(Data records)

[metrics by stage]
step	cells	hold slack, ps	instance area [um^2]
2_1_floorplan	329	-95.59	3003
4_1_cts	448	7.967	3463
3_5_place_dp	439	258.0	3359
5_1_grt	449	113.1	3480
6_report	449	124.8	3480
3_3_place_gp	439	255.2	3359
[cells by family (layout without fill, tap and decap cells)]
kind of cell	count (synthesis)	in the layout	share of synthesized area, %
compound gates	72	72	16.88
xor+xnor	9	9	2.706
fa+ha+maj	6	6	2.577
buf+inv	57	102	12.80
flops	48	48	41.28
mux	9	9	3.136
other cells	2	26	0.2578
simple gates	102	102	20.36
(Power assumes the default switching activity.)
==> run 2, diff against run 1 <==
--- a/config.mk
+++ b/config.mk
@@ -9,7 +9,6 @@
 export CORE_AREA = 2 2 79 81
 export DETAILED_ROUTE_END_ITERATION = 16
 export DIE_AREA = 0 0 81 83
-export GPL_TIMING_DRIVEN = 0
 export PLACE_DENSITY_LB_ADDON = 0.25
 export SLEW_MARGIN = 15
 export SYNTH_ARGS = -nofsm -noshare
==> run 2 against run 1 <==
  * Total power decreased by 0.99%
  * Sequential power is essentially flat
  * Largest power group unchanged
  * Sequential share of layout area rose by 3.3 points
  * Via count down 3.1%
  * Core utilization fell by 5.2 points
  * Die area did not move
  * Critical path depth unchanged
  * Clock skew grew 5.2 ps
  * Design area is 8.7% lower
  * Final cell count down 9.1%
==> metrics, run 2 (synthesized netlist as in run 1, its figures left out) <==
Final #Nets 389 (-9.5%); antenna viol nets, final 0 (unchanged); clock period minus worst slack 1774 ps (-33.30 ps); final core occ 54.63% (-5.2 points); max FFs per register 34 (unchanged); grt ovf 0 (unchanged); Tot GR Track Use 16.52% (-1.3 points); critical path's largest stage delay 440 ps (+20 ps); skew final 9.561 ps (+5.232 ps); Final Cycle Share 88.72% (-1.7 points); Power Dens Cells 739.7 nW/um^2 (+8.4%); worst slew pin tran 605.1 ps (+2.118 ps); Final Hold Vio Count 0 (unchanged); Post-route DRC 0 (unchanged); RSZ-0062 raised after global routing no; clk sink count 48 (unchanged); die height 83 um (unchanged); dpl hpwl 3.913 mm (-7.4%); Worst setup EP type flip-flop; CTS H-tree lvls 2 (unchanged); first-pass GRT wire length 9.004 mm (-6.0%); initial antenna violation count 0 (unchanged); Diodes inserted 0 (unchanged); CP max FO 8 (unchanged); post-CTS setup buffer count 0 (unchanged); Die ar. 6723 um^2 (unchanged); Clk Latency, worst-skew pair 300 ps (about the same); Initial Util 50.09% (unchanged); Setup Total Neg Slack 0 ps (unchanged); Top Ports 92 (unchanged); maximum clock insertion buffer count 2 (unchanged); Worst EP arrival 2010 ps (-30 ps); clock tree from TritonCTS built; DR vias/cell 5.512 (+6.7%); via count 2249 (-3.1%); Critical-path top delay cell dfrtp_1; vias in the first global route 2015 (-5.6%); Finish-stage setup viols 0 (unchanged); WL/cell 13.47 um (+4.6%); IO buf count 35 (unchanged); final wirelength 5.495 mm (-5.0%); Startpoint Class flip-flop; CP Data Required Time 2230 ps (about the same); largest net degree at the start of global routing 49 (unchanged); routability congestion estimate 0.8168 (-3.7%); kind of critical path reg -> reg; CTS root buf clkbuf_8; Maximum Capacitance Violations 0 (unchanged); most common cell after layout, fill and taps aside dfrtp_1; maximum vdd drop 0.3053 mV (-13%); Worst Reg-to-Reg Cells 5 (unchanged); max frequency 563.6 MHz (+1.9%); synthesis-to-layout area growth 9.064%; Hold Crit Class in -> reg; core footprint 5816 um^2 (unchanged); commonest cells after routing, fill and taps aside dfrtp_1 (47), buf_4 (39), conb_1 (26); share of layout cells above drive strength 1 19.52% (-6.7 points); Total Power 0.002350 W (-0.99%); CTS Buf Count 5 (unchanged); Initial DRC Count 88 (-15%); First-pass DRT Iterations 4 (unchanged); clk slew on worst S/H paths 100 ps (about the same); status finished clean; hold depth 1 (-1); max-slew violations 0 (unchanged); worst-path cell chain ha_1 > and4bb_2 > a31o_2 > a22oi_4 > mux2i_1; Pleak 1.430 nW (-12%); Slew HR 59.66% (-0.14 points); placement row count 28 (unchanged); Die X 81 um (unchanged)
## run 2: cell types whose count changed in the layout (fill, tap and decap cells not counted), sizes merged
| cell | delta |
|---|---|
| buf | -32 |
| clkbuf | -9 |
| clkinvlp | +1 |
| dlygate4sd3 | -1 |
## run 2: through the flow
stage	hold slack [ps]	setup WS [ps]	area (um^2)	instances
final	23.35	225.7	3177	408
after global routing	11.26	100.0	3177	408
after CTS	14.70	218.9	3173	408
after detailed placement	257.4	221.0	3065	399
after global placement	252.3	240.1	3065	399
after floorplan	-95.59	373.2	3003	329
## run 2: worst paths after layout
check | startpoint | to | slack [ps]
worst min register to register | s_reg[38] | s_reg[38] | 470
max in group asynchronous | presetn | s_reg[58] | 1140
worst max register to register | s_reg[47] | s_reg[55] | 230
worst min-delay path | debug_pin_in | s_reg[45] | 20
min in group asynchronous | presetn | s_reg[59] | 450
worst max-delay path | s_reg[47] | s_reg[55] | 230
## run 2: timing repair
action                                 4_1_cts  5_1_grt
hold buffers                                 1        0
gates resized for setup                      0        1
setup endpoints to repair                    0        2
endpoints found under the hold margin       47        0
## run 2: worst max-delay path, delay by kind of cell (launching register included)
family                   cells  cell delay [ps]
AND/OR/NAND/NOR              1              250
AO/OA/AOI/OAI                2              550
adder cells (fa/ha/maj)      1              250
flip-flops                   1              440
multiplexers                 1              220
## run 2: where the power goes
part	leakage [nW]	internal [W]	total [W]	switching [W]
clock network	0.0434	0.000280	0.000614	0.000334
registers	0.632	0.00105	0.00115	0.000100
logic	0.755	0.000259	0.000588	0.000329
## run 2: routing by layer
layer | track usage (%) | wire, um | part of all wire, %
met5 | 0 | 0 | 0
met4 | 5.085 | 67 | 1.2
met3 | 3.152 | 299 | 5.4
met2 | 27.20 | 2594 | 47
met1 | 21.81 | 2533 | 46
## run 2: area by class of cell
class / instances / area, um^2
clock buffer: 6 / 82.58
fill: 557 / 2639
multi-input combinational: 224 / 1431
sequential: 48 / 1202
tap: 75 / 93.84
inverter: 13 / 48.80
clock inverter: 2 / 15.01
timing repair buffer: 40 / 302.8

(End Data records)

**Activity:**
Output the records above exactly, from their first line through the line that contains "grew 5.2 ps", and add nothing.

**Answer to this exercise:**
[metrics by stage]
step	cells	hold slack, ps	instance area [um^2]
2_1_floorplan	329	-95.59	3003
4_1_cts	448	7.967	3463
3_5_place_dp	439	258.0	3359
5_1_grt	449	113.1	3480
6_report	449	124.8	3480
3_3_place_gp	439	255.2	3359
[cells by family (layout without fill, tap and decap cells)]
kind of cell	count (synthesis)	in the layout	share of synthesized area, %
compound gates	72	72	16.88
xor+xnor	9	9	2.706
fa+ha+maj	6	6	2.577
buf+inv	57	102	12.80
flops	48	48	41.28
mux	9	9	3.136
other cells	2	26	0.2578
simple gates	102	102	20.36
(Power assumes the default switching activity.)
==> run 2, diff against run 1 <==
--- a/config.mk
+++ b/config.mk
@@ -9,7 +9,6 @@
 export CORE_AREA = 2 2 79 81
 export DETAILED_ROUTE_END_ITERATION = 16
 export DIE_AREA = 0 0 81 83
-export GPL_TIMING_DRIVEN = 0
 export PLACE_DENSITY_LB_ADDON = 0.25
 export SLEW_MARGIN = 15
 export SYNTH_ARGS = -nofsm -noshare
==> run 2 against run 1 <==
  * Total power decreased by 0.99%
  * Sequential power is essentially flat
  * Largest power group unchanged
  * Sequential share of layout area rose by 3.3 points
  * Via count down 3.1%
  * Core utilization fell by 5.2 points
  * Die area did not move
  * Critical path depth unchanged
  * Clock skew grew 5.2 ps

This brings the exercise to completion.